I was thinking about this more in depth the other day, and it struck me as curious. Yes, for things that aren’t required, writing songs, blogging, painting, etc, this idea of doing it because we have to in order to ‘feel alive’, this makes sense. However, what about for things we’re supposed to do? Like, what about going to college? What about, once we graduate, getting a job? For me, going to college, attending class, doesn’t give me the excitement/freedom that writing/blogging does. When I write lyrics (even though I can’t write music), it gives me a feeling of reward that I don’t get from going to class.
The end result of going to class is getting a diploma. This diploma, like the thousands of others that Computer Science majors are getting at the same time, will give me validity as an adult. I can then take this validity, and go one of two ways. I can apply to another school, to give more validity to my skills, or I can apply to go sit in a cube.

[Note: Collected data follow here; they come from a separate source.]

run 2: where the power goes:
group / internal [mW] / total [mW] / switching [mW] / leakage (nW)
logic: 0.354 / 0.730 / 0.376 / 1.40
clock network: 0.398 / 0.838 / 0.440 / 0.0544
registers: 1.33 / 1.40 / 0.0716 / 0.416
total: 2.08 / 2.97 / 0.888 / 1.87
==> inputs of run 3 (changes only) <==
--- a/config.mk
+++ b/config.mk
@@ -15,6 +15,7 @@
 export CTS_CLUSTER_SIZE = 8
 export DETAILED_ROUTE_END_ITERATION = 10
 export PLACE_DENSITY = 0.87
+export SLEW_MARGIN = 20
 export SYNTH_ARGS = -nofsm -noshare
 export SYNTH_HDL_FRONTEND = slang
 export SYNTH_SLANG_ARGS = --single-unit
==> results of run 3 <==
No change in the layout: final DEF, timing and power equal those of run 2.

Either way, it seems as though my path is already laid out for me, and it’s as though they’re (they being some entity, society maybe) putting us into “little boxes” (like the song, yes).
This is in direct contrast to doing something to get noticed, and in direct contrast to doing something because it ‘keeps us alive’. I, for one, don’t want to sit in a cube all day long. Research excites me, probably because it’ll be something interesting that I can give my all to, and it’ll be mentally stimulating.

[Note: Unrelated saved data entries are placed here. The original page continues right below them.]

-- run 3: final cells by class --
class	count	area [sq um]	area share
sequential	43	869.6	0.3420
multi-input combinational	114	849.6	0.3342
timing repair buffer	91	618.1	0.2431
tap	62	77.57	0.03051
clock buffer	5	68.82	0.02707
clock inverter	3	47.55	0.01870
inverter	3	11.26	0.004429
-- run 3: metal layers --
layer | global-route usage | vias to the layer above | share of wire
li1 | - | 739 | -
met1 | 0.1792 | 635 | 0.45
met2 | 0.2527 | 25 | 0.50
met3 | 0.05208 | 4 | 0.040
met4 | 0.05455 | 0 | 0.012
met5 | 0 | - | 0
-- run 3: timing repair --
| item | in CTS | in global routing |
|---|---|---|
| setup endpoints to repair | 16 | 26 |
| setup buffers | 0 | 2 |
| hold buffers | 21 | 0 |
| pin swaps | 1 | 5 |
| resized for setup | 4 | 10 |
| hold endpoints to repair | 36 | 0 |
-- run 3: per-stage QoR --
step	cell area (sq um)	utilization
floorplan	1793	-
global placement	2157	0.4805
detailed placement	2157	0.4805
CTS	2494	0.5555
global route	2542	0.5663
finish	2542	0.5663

I don’t know what the right answer is, I don’t really even know why I’m thinking about this. Getting a job is what we’re ’supposed to do’. Every generation before us has, and all the generations after us are already being shaped to know that they too, at some point, will have to get a job.
Is a job necessary to survive? Yes, in todays market economy. I’m not opposed to the concept of work, that’s not what I’m saying. I just want to do something interesting, something that can show I’m human, and not just another drone that has been molded by ‘them’ (again, society, or some other entity) to do some job that potentially will be replacable by machines within the next few years.
“So don’t go to school, don’t get a job. Find something you love doing” you say? Well, yes, that’s one possibility. Is it economically feasible? Not likely. “Do what you want to do in your spare time” Sure, I could. That’s what I’m doing now. The issue being, there are parts of my life that aren’t as fulfilling, like class.
I don’t have an answer, and I don’t know that anyone does. Maybe the art majors do, but I would imagine they’re like me. They got into art because they loved it, now that they’re there, the classes become tedious, and they don’t have time to just play anymore.
Can we do away with the system that puts us in boxes? Could we go through the assembly line of life without a box? Not really, the system isn’t designed that way. All the conveyor belts are designed to move boxes, not people shaped figures. Not really even boxes that are pyramid shaped, or anything that’s not a perfect rectangle. Sure, some boxes are bigger than others, but we’re still in a box.
I’m not wildly depressed about my future, and I’m sure I’ll be able to be happy in whatever I end up doing with my life. It’s a matter of showing the world who we are, what we can do, that we’re here, and we want to do what we want to do. It’s not a movement, not on a large scale, at least. We’re all in it for self gratification, because it makes us happy.